1. A fixture for machining thin-wall parts comprises a turnover workbench (1) and is characterized in that a working box (7) is fixedly installed between rotating shafts of the turnover workbench (1), a locating component (3) for locating the thin-wall parts is installed on the upper side of the working box (7), vertical holes are evenly formed in the tops of the working box (7), support columns (2) for supporting the thin-wall parts are installed in the vertical holes in an inserted mode, two locking plates (6) are installed in the working box (7) through guide components (4), the two locking plates (6) are horizontally and mutually parallel, a first chute (8) which is obliquely arranged is formed in the center of each locking plate (6) is formed in the upper side, a second chute (11) which is obliquely arranged is formed in the center of each locking plate (6), driving components (5) are installed on the lower side of the working box (7) in a matched mode, the upper ends of the driving components (5) are installed in a sliding mode, and the upper ends of the driving components (5) are installed in the first chute (8) and the second chute (11) in a matched mode, and the upper end of the driving components (7) penetrate through the first chute (9) and the lower chute (9) of the long strip-shaped supporting columns (9) are arranged in the first chute (9) in a matched mode.

2. The fixture for machining thin-walled parts according to claim 1, wherein the number of the positioning assemblies (3) is three and the positioning assemblies are distributed in a triangular shape.

3. The fixture for machining the thin-walled workpiece according to claim 1, wherein the positioning assembly (3) comprises a polished rod screw (31) and a sleeve (32), a screw hole is formed in the top of the working box (7), the polished rod screw (31) is assembled with the screw hole in a screwed mode, the sleeve (32) is sleeved on the polished rod screw (31), and the thin-walled workpiece is clamped between a nut of the polished rod screw (31) and the sleeve (32) in use.

4. The fixture for machining the thin-walled workpiece according to claim 1, wherein the supporting column (2) comprises a ball head (21), a first post rod (22) and a second post rod (23), the first post rod (22) is inserted into the vertical hole, the ball head (21) is fixedly arranged at the top of the first post rod (22), the second post rod (23) is fixedly arranged at the bottom of the first post rod (22), the second post rod (23) penetrates through the vertically aligned strip holes (9), and the diameters of the ball head (21) and the second post rod (23) are both larger than those of the first post rod (22).

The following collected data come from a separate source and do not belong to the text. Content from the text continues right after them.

[config.mk]
export PLATFORM = sky130hd
export DESIGN_NAME = spcs_top
export DESIGN_NICKNAME = d
export VERILOG_FILES = /design/src/spcs_pkg.sv /design/src/spcs_top.sv
export VERILOG_INCLUDE_DIRS = /design/src /design/src/src
export SDC_FILE = /design/constraint.sdc
export NUM_CORES = 1
export LEC_CHECK = 0
export BUFFER_PORTS_ARGS = -buffer_cell sky130_fd_sc_hd__buf_4
export CORE_MARGIN = 2
export CORE_UTILIZATION = 35
export CTS_CLUSTER_DIAMETER = 100
export DETAILED_ROUTE_END_ITERATION = 8
export SLEW_MARGIN = 15
export SYNTH_ARGS = -nofsm -noshare
export SYNTH_HDL_FRONTEND = slang
export SYNTH_SLANG_ARGS = --single-unit
[constraint.sdc]
create_clock -name clk_sys -period 2.48 [get_ports clk_sys]
set_input_delay 0.124 -clock clk_sys [delete_from_list [all_inputs] [get_ports clk_sys]]
set_output_delay 0.124 -clock clk_sys [all_outputs]
set_load 0.01 [all_outputs]
[src/spcs_defines.svh]
// Offsets, bit positions and reset values of the serial port control block
`ifndef SPCS_DEFINES_SVH
`define SPCS_DEFINES_SVH

// Register byte addresses
`define SPCS_OFS_RCV_CTRL 8'h18
`define SPCS_OFS_XMT_CTRL 8'h98
`define SPCS_OFS_RCV_DATA 8'h1C
`define SPCS_OFS_INT_STAT 8'h20
`define SPCS_OFS_INT_MASK 8'h24

// Transmit status and control bits
`define SPCS_TX_CLOCK_SOURCE 7
`define SPCS_TX_WIDTH 6
`define SPCS_TX_ENABLE 5
`define SPCS_TX_LINK_MODE 4
`define SPCS_TX_SPEED 2
`define SPCS_TX_SHIFTER_EMPTY 1
`define SPCS_TX_NINTH 0
`define SPCS_TX_WRITE_MASK 8'hF5
`define SPCS_TX_RESET 8'h00

// Receive status and control bits
`define SPCS_RX_PORT_ENABLE 7
`define SPCS_RX_WIDTH 6
`define SPCS_RX_SINGLE 5
`define SPCS_RX_CONTINUOUS 4
`define SPCS_RX_ADDR_DETECT 3
`define SPCS_RX_FRAMING 2
`define SPCS_RX_OVERRUN 1
`define SPCS_RX_NINTH 0
`define SPCS_RX_WRITE_MASK 8'hF8
`define SPCS_RX_RESET 8'h00

// Interrupt status and mask bits
`define SPCS_INT_W 4
`define SPCS_INT_RX_WORD 0
`define SPCS_INT_FRAMING 1
`define SPCS_INT_OVERRUN 2
`define SPCS_INT_TX_EMPTY 3
`define SPCS_INT_RESET 4'h0

// Pin indices of the synchroniser bank
`define SPCS_PIN_CLOCK 0
`define SPCS_PIN_DATA 1
`define SPCS_PIN_COUNT 2

`endif

[src/spcs_pkg.sv]
// Types shared by the serial port control block and its data path
package spcs_pkg;

    // Word delivered by the receive shift register
    typedef struct packed {
        logic valid;
        logic [7:0] data;
        logic ninth;
        logic framing_error;
    } spcs_rx_word_type;

    // Mode and enable controls handed to baud generator and data paths
    typedef struct packed {
        logic port_on;
        logic sync_mode;
        logic master;
        logic speed_high;
        logic tx_enable;
        logic tx_nine;
        logic tx_ninth_bit;
        logic rx_enable;
        logic rx_single;
        logic rx_nine;
    } spcs_ctrl_type;

    // One two-way pin as seen by the data path
    typedef struct packed {
        logic out;
        logic oe;
    } spcs_drive_type;

endpackage

[src/spcs_top.sv]
// Serial port control and status registers with Wishbone slave and pin gating
//
// Chosen here: the Wishbone slave port.
`include "spcs_defines.svh"

module spcs_top
    import spcs_pkg::*;
#(
    parameter int DATA_W = 32,
    parameter int ADDR_W = 8
) (
    // Clock and reset
    input wire logic clk_sys,
    input wire logic reset_n,
    // Wishbone slave
    input wire logic wb_cyc_i,
    input wire logic wb_stb_i,
    input wire logic wb_we_i,
    input wire logic [ADDR_W-1:0] wb_adr_i,
    input wire logic [DATA_W-1:0] wb_dat_i,
    input wire logic [DATA_W/8-1:0] wb_sel_i,
    output logic [DATA_W-1:0] wb_dat_o,
    output logic wb_ack_o,
    // Interrupt
    output logic irq,
    // Port logic direction bits for the two pins
    input wire logic [1:0] port_direction_bits,
    // Data path side
    input wire spcs_rx_word_type rx_word,
    input wire logic tx_shifter_empty,
    input wire spcs_drive_type dp_clock_drive,
    input wire spcs_drive_type dp_data_drive,
    output spcs_ctrl_type ctrl,
    output logic clock_pin_sync,
    output logic data_pin_sync,
    output logic [7:0] receive_data_register,
    output logic pins_owned,
    // Transmit clock pin
    input wire logic transmit_clock_pin_in,
    output logic transmit_clock_pin_out,
    output logic transmit_clock_pin_oe,
    // Receive data pin
    input wire logic receive_data_pin_in,
    output logic receive_data_pin_out,
    output logic receive_data_pin_oe
);

    // Reset release
    logic rst_meta;
    logic rst_n;

    always_ff @(posedge clk_sys or negedge reset_n) begin
        if (!reset_n) begin
            rst_meta <= 1'b0;
            rst_n <= 1'b0;
        end else begin
            rst_meta <= 1'b1;
            rst_n <= rst_meta;
        end
    end

    // Register state
    logic [7:0] xmt_ctrl;
    logic [7:0] rcv_ctrl;
    logic shifter_empty;
    logic framing_error_flag;
    logic overrun_error_flag;
    logic receive_ninth_bit;
    logic buffer_full;
    logic [`SPCS_INT_W-1:0] int_status;
    logic [`SPCS_INT_W-1:0] int_mask;
    logic shifter_empty_prev;

    // Bus decode
    wire bus_req = wb_cyc_i & wb_stb_i & ~wb_ack_o;
    wire bus_wr = bus_req & wb_we_i & wb_sel_i[0];
    wire bus_rd = bus_req & ~wb_we_i;
    wire sel_xmt = (wb_adr_i == `SPCS_OFS_XMT_CTRL);
    wire sel_rcv = (wb_adr_i == `SPCS_OFS_RCV_CTRL);
    wire sel_rdata = (wb_adr_i == `SPCS_OFS_RCV_DATA);
    wire sel_stat = (wb_adr_i == `SPCS_OFS_INT_STAT);
    wire sel_mask = (wb_adr_i == `SPCS_OFS_INT_MASK);
    wire [7:0] wbyte = wb_dat_i[7:0];
    wire wr_xmt = bus_wr & sel_xmt;
    wire wr_rcv = bus_wr & sel_rcv;
    wire rd_rdata = bus_rd & sel_rdata;

    // Control fields
    wire link_sync = xmt_ctrl[`SPCS_TX_LINK_MODE];
    wire clk_master = xmt_ctrl[`SPCS_TX_CLOCK_SOURCE];
    wire port_en = rcv_ctrl[`SPCS_RX_PORT_ENABLE];
    wire rx_nine = rcv_ctrl[`SPCS_RX_WIDTH];
    wire single_rx = rcv_ctrl[`SPCS_RX_SINGLE];
    wire cont_rx = rcv_ctrl[`SPCS_RX_CONTINUOUS];
    wire addr_det = rcv_ctrl[`SPCS_RX_ADDR_DETECT];

    // Mode decode
    wire is_master = link_sync & clk_master;
    wire single_mode = is_master & single_rx & ~cont_rx;
    wire rx_active = port_en & (cont_rx | single_mode);
    wire tx_blocked = link_sync & (single_rx | cont_rx);
    wire tx_active = port_en & xmt_ctrl[`SPCS_TX_ENABLE] & ~tx_blocked;
    wire filter_on = ~link_sync & rx_nine & addr_det;
    wire word_in = rx_word.valid & rx_active;
    wire accept = ~filter_on | rx_word.ninth;
    wire load_word = word_in & accept & ~buffer_full;
    wire overrun_evt = word_in & accept & buffer_full;
    wire single_done = word_in & single_mode;
    wire owned_now = port_en & (&port_direction_bits);

    // Next control value
    spcs_ctrl_type next_ctrl;
    assign next_ctrl.port_on = port_en;
    assign next_ctrl.sync_mode = link_sync;
    assign next_ctrl.master = is_master;
    assign next_ctrl.speed_high = ~link_sync & xmt_ctrl[`SPCS_TX_SPEED];
    assign next_ctrl.tx_enable = tx_active;
    assign next_ctrl.tx_nine = xmt_ctrl[`SPCS_TX_WIDTH];
    assign next_ctrl.tx_ninth_bit = xmt_ctrl[`SPCS_TX_NINTH];
    assign next_ctrl.rx_enable = rx_active;
    assign next_ctrl.rx_single = single_mode;
    assign next_ctrl.rx_nine = rx_nine;

    // Register writes keep only writable bits
    wire [7:0] next_xmt = wr_xmt ? (wbyte & `SPCS_TX_WRITE_MASK) : xmt_ctrl;
    wire [7:0] rcv_written = wr_rcv ? (wbyte & `SPCS_RX_WRITE_MASK) : rcv_ctrl;
    wire [7:0] single_receive_enable_clr = single_done & ~wr_rcv ? (8'h01 << `SPCS_RX_SINGLE) : 8'h00;
    wire [7:0] next_rcv = rcv_written & ~single_receive_enable_clr;

    // Flags
    wire next_overrun = overrun_evt | (overrun_error_flag & cont_rx);
    wire next_full = load_word | (buffer_full & ~rd_rdata);
    wire tx_empty_evt = shifter_empty & ~shifter_empty_prev;

    // Interrupt status, set wins over write-one clear
    wire [`SPCS_INT_W-1:0] int_events;
    assign int_events[`SPCS_INT_RX_WORD] = load_word;
    assign int_events[`SPCS_INT_FRAMING] = load_word & rx_word.framing_error;
    assign int_events[`SPCS_INT_OVERRUN] = overrun_evt;
    assign int_events[`SPCS_INT_TX_EMPTY] = tx_empty_evt;
    wire [`SPCS_INT_W-1:0] int_clr = (bus_wr & sel_stat) ? wbyte[`SPCS_INT_W-1:0] : '0;
    wire [`SPCS_INT_W-1:0] next_status = (int_status & ~int_clr) | int_events;
    wire [`SPCS_INT_W-1:0] next_mask = (bus_wr & sel_mask) ? wbyte[`SPCS_INT_W-1:0] : int_mask;

    // Read views
    wire [7:0] xmt_view = xmt_ctrl
        | ({7'h00, shifter_empty} << `SPCS_TX_SHIFTER_EMPTY);
    wire [7:0] rcv_view = rcv_ctrl
        | ({7'h00, framing_error_flag} << `SPCS_RX_FRAMING)
        | ({7'h00, overrun_error_flag} << `SPCS_RX_OVERRUN)
        | ({7'h00, receive_ninth_bit} << `SPCS_RX_NINTH);
    wire [7:0] rd_value = sel_xmt ? xmt_view :
                          sel_rcv ? rcv_view :
                          sel_rdata ? receive_data_register :
                          sel_stat ? {{(8-`SPCS_INT_W){1'b0}}, int_status} :
                          sel_mask ? {{(8-`SPCS_INT_W){1'b0}}, int_mask} : 8'h00;

    // Bus answer
    always_ff @(posedge clk_sys or negedge rst_n) begin
        if (!rst_n) begin
            wb_ack_o <= 1'b0;
            wb_dat_o <= '0;
        end else begin
            wb_ack_o <= bus_req;
            wb_dat_o <= bus_rd ? {{(DATA_W-8){1'b0}}, rd_value} : '0;
        end
    end

    // Control registers
    always_ff @(posedge clk_sys or negedge rst_n) begin
        if (!rst_n) begin
            xmt_ctrl <= `SPCS_TX_RESET;
            rcv_ctrl <= `SPCS_RX_RESET;
            ctrl <= '0;
            pins_owned <= 1'b0;
        end else begin
            xmt_ctrl <= next_xmt;
            rcv_ctrl <= next_rcv;
            ctrl <= next_ctrl;
            pins_owned <= owned_now;
        end
    end

    // Status flags and receive buffer
    always_ff @(posedge clk_sys or negedge rst_n) begin
        if (!rst_n) begin
            shifter_empty <= 1'b1;
            shifter_empty_prev <= 1'b1;
            framing_error_flag <= 1'b0;
            overrun_error_flag <= 1'b0;
            receive_ninth_bit <= 1'b0;
            buffer_full <= 1'b0;
            receive_data_register <= 8'h00;
        end else begin
            shifter_empty <= tx_shifter_empty;
            shifter_empty_prev <= shifter_empty;
            overrun_error_flag <= next_overrun;
            buffer_full <= next_full;
            if (load_word) begin
                framing_error_flag <= rx_word.framing_error;
                receive_ninth_bit <= rx_word.ninth;
                receive_data_register <= rx_word.data;
            end
        end
    end

    // Interrupts
    always_ff @(posedge clk_sys or negedge rst_n) begin
        if (!rst_n) begin
            int_status <= `SPCS_INT_RESET;
            int_mask <= `SPCS_INT_RESET;
            irq <= 1'b0;
        end else begin
            int_status <= next_status;
            int_mask <= next_mask;
            irq <= |(next_status & next_mask);
        end
    end

    // Pin input synchronisers, a change counts once stages two and three agree
    wire [`SPCS_PIN_COUNT-1:0] pin_raw = {receive_data_pin_in, transmit_clock_pin_in};
    wire [`SPCS_PIN_COUNT-1:0] pin_clean;

    genvar gi;
    generate
        for (gi = 0; gi < `SPCS_PIN_COUNT; gi++) begin : g_pin
            logic s1;
            logic s2;
            logic s3;
            logic held;
            always_ff @(posedge clk_sys or negedge rst_n) begin
                if (!rst_n) begin
                    s1 <= 1'b1;
                    s2 <= 1'b1;
                    s3 <= 1'b1;
                    held <= 1'b1;
                end else begin
                    s1 <= pin_raw[gi];
                    s2 <= s1;
                    s3 <= s2;
                    if (s2 == s3) begin
                        held <= s3;
                    end
                end
            end
            assign pin_clean[gi] = held;
        end
    endgenerate

    assign clock_pin_sync = pin_clean[`SPCS_PIN_CLOCK];
    assign data_pin_sync = pin_clean[`SPCS_PIN_DATA];

    // Pin drive only while the port owns the pins
    assign transmit_clock_pin_out = dp_clock_drive.out;
    assign transmit_clock_pin_oe = dp_clock_drive.oe & pins_owned;
    assign receive_data_pin_out = dp_data_drive.out;
    assign receive_data_pin_oe = dp_data_drive.oe & pins_owned;
endmodule

==> flow_summary.ini, run 1 <==
[run_status]
run_status = complete, no violations

[floorplan]
initial_standard_cell_utilization_of_the_core_pct = 36.1
core-area_mm2 = 0.00769
io_pins = 128
row_count = 32
die_height_um = 93.0
design.die.area_mm2 = 0.00865
width_of_the_chip_um = 93.0

[sta]
timing_hold_violations_final = 0
slew-limit-headroom_pct = 52.6
maxSlewViolCount = 0
time_the_final_worst_path_needs_with_i_o_delays_and_setup_ns = 2.13
finalSetupViolations = 0
fin_tns_setup_ns = 0
worst_clock_skew_ns = 0.00524
maxClockFrequency_mhz = 471
rsz0062_at_grt = false
worst_case_setup_margin_in_the_final_layout_ns = 0.355
timing_worst_slew_pin_value_ns = 0.712
fin_crit_sh_pct = 85.7

[power_and_ir_drop]
leakage_nw = 1.94
p_total_mw = 2.18
vdd.ir_drop.worst_v = 0.000234
power.density_mw_per_mm2 = 593

[setup_path]
crit_buf_inv = 1
crit_path_cell_trace = nand3b_1 -> inv_1 -> nand3_1 -> o41ai_1 -> a21oi_1 -> or4_1
cpLargestDelayFamily = simple AND/OR/NAND/NOR gates
worst_ep_required_time_ns = 2.68
worstPathMaxFanout = 5
cp.arrival_ns = 2.33
worst_path_largest_cell_delay_ns = 0.52
critPathSlowestCell = or4_1
setup.worst_path.end_class = register
worst-setup-path-type = register to register
worstSetupStartpointType = register

[synth]
synth-edff-count = 0
synth_top_area_share_pct = 48.8
ys_seq_elements = 64
netlist_area_mm2 = 0.00277
yosysMostFrequentCell = dfrtp_1
synthFlopType = dfrtp_1
yosysWarnings = 0
netlist-cell-type-count = 45
synth_largest_area_cell = dfrtp_1
synth_common_cells = dfrtp_1, buf_4, nand2_1
postSynth.asyncResetShare_pct = 100
synth.yosys.seq_area_share_pct = 58.2
syn_avg_cell_area_um2 = 11.7
cell_count_after_synthesis = 236
netlist_top_cells_area = dfrtp_1, dfstp_2, buf_4

[placement]
place_inst = 407
preCtsSetupSlack_ns = 0.374
hpwl_um = 4340
buffer_ports.inserted = 72
gp_routability_congestion = 0.781
dpl_cell_area_mm2 = 0.00337

[cts]
cts_root_buf = clkbuf_8
tritoncts_clock_tree = yes
clk-insertion-delay-late_ns = 0.33
worst_setup_hold_path_clk_slew_ns = 0.07
clock_tree.buffer_depth = 2
cts_htree_levels = 3
cts-buffers-inserted = 9
post_cts.repair.setup_buffers = 0
cts_repair_resize_count = 0
cts.hold.buffers_added = 9
clkSinkCount = 64

[route]
ant_nets = 0
total_iterations_of_the_first_detailed_routing_run = 4
route.final.wire_length_um = 5820
post_drt_via_cell_ratio = 4.56
routed_wire_length_per_instance_um = 13.5
remaining_drc_errors = 0
drt_first_iter_violations = 111
vias = 1970

[final_layout]
finalNonFillerCells = 432
post_route_cells_drive_above_1_share_pct = 35.5
nets = 394
antenna_cells_inserted = 0
final_cell_area_mm2 = 0.00367
area_delta_synth_final_pct = 32.6

[run]
max_cap_violations = 0

[grt]
global_route_wire_length_before_repair_um = 9340
grt_start_max_net_pins = 33
number_of_global_route_vias_before_repair = 1970
groute.usage.overall_pct = 14.1
number_of_antenna_violations_at_the_first_check_in_global_routing = 0
grt_overflow = 0

[min_path]
min_path_type = input pin to register
[area by class of cell]
class,instances,area (um^2)
Clock buffer,14,183
Clock inverter,2,35.0
Fill cell,733,4010
Inverter,15,56.3
Multi-Input combinational cell,148,970
Sequential cell,64,1620
Tap cell,102,128
Timing Repair Buffer,87,688
[sequential cells by signal (all words and copies together) (netlist names), 4 cells and up]
name	flops
xmt_ctrl	6
wb_dat_o	8
int_mask	4
rcv_ctrl	5
int_status	4
ctrl	10
receive_data_register	8
[cells by family after synthesis]
family                   count (synthesis)  share of synthesized area, %
flip-flops                              64                          58.2
buffers and inverters                   47                          9.89
multiplexers                            26                          10.1
AND/OR/NAND/NOR                         58                          12.0
adder cells (fa/ha/maj)                  2                         0.722
AO/OA/AOI/OAI                           37                          8.80
other                                    2                         0.271
[layer usage]
layer  vias to the layer above  global-route usage (%)  routed length, um
li1                        942                       -                  -
met1                       952                    18.0               2600
met2                        64                    22.1               2750
met3                        12                    4.75                369
met4                         0                    5.88                105
met5                         -                       0                  0
[placed cells by master, fill, tap and decap left out, types with 2 or more instances in the layout]
cell	n
a21oi_1	6
and2_1	2
and3_1	4
buf_4	77
clkbuf_8	13
conb_1	25
dfrtp_1	53
dfstp_2	10
dlygate4sd3_1	9
inv_1	15
maj3_1	2
mux2_1	6
mux2_2	9
mux2i_1	11
nand2_1	19
nand3b_1	3
nor2_1	10
nor2b_1	2
nor4_2	2
o211a_1	3
o21ai_0	11
o22ai_1	4
o31ai_1	3
o41ai_1	2
or3_1	2
or4_1	2
[power by group]
group | total, mW | internal, mW | switching [mW]
clock | 0.955 | 0.573 | 0.382
sequential | 1.08 | 1.07 | 0.0167
combinational | 0.143 | 0.0724 | 0.0701
total | 2.18 | 1.71 | 0.469
[stage by stage]
step	utilization, %	hold slack [ns]
6_report	47.8	0.0159
5_1_grt	47.8	0.00972
4_1_cts	47.8	0.0000509
3_5_place_dp	43.8	-0.0893
3_3_place_gp	43.8	-0.0924
2_1_floorplan	-	-0.172
[worst paths after layout]
path | from | endpoint | slack (ns) | cells past startpoint
worst min register to register | rst_n | rcv_ctrl[6] | 0.32 | 0
worst max register to register | wb_ack_o | irq | 0.35 | 6
max in group asynchronous | rst_n | g_pin[0].s3 | 1.48 | 1
worst min-delay path | wb_dat_i[4] | xmt_ctrl[4] | 0.02 | 2
worst max-delay path | wb_ack_o | irq | 0.35 | 6
min in group asynchronous | reset_n | rst_n | 0.11 | 2
No activity file was read; power rests on OpenSTA's default activity.
==> run 2, diff against run 1 <==
--- a/config.mk
+++ b/config.mk
@@ -11,6 +11,7 @@
 export CORE_UTILIZATION = 35
 export CTS_CLUSTER_DIAMETER = 100
 export DETAILED_ROUTE_END_ITERATION = 8
+export GPL_ROUTABILITY_DRIVEN = 1
 export SLEW_MARGIN = 15
 export SYNTH_ARGS = -nofsm -noshare
 export SYNTH_HDL_FRONTEND = slang
==> constraint.sdc (replaced) <==
create_clock -name clk_sys -period 2.49 [get_ports clk_sys]
set_input_delay 0.1245 -clock clk_sys [delete_from_list [all_inputs] [get_ports clk_sys]]
set_output_delay 0.1245 -clock clk_sys [all_outputs]
set_load 0.01 [all_outputs]
==> run 2 against run 1 <==
Effect of this change:
- count of clock-buffer cells in the layout did not move
- power decreased by 0.43%
- design area fell by 0.48%
- utilization is 0.23 points lower
- first-iteration DRC count decreased by 30%
- clock power about the same
- worst hold slack got worse by 0.0069 ns
- routed wire length increased by 0.29%
- maximum frequency about the same
- combinational power about the same
- die area unchanged
- sequential share of layout area up 0.21 points
==> flow_summary.ini, run 2 (synthesis results as in run 1) <==
[run_status]
run_status = complete, no violations

[cts]
tritoncts_clock_tree = yes
worst_setup_hold_path_clk_slew_ns = 0.07
cts_htree_levels = 3
clock_tree.buffer_depth = 2
post_cts.repair.setup_buffers = 0
clk-insertion-delay-late_ns = 0.34
clkSinkCount = 64
cts_root_buf = clkbuf_8
cts-buffers-inserted = 9

[power_and_ir_drop]
power.density_mw_per_mm2 = 594
p_comb_share_pct = 6.5
p_total_mw = 2.17
power.internal_mw = 1.70
netSwitchingFraction_pct = 21.5
leakage_nw = 1.94
netSwitchingPower_uw = 467
vdd.ir_drop.worst_v = 0.000290
pwr-share-clk_pct = 43.8
seq_power_share_pct = 49.7

[sta]
time_the_final_worst_path_needs_with_i_o_delays_and_setup_ns = 2.12
fin_crit_sh_pct = 85.3
timing_worst_slew_pin_value_ns = 0.712
fin_tns_setup_ns = 0
timing_hold_violations_final = 0
rsz0062_at_grt = false
worst_clock_skew_ns = 0.00602
finalSetupViolations = 0
maxClockFrequency_mhz = 471
maxSlewViolCount = 0
slew-limit-headroom_pct = 52.6

[final_layout]
nets = 392
sequential_cell_area_mm2 = 0.00162
flip_flop_count_of_the_largest_register_after_layout = 10
finalNonFillerCells = 430
layout.filler_cells = 732
layout_common_cells = buf_4, dfrtp_1, conb_1
post_route_cells_drive_above_1_share_pct = 35.4
area_delta_synth_final_pct = 32.0
final_common_cell = buf_4
antenna_cells_inserted = 0
top_register = ctrl
largestRegisters = ctrl x10, receive_data_register x8, wb_dat_o x8
multi_input_comb_area_um2 = 970
final_util_pct = 47.6

[placement]
gp_routability_congestion = 0.790
buffer_ports.inserted = 72
place_inst = 406
hpwl_um = 4310

[route]
vias = 1951
ant_nets = 0
route.final.wire_length_um = 5840
drt_first_iter_violations = 78
post_drt_via_cell_ratio = 4.54
routed_wire_length_per_instance_um = 13.6
remaining_drc_errors = 0
total_iterations_of_the_first_detailed_routing_run = 4

[run]
max_cap_violations = 0

[grt]
global_route_wire_length_before_repair_um = 9370
grt_overflow = 0
grt_start_max_net_pins = 33
number_of_antenna_violations_at_the_first_check_in_global_routing = 0
number_of_global_route_vias_before_repair = 1929
groute.usage.overall_pct = 14.6

[floorplan]
row_count = 32
initial_standard_cell_utilization_of_the_core_pct = 36.1
die_height_um = 93.0
core-area_mm2 = 0.00769
io_pins = 128
width_of_the_chip_um = 93.0
design.die.area_mm2 = 0.00865

[setup_path]
worst_ep_required_time_ns = 2.69
worst-setup-path-type = register to register
start_point_of_the_critical_path = wb_ack_o
setup.worst_path.end_class = register
cp.arrival_ns = 2.33
worstPathMaxFanout = 5
worstSetupStartpointType = register
worstReg2RegStart = wb_ack_o

[min_path]
hp-start = wb_dat_i[4]
min_path_type = input pin to register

5. The fixture for machining thin-wall parts according to claim 1, wherein the guide assembly (4) comprises linear bearings (41) and guide rods (42), the linear bearings (41) are fixedly installed at four corners of the side wall, away from each other, of the locking plate (6), the axes of the linear bearings (41) and the axes of rotating shafts in the overturning workbench (1) are arranged in parallel, one ends of the guide rods (42) are inserted and installed in the linear bearings (41), and the other ends of the guide rods (42) are fixedly assembled with the working box (7).

6. The fixture for machining the thin-walled workpiece according to claim 1, wherein the driving assembly (5) comprises guide wheels (51), a deflector rod (52) and an air cylinder (53), the air cylinder (53) is fixedly arranged on the lower side of the inside of the working box (7), the deflector rod (52) is fixedly arranged at the push rod end of the air cylinder (53), two guide wheels (51) are rotatably arranged at the top of the deflector rod (52), the upper guide wheels (51) are located in the first sliding groove (8), the lower guide wheels (51) are located in the second sliding groove (11), and the first sliding groove (8) and the second sliding groove (11) are distributed in a V shape when the deflector rod (52) is pulled forwards.

7. The fixture for machining thin-walled parts according to claim 1, wherein arc plates (10) are fixedly installed at the left end of the upper long-strip hole (9) and the right end of the lower long-strip hole (9), and the arc plates (10) aligned left and right clamp the same support column (2) in use.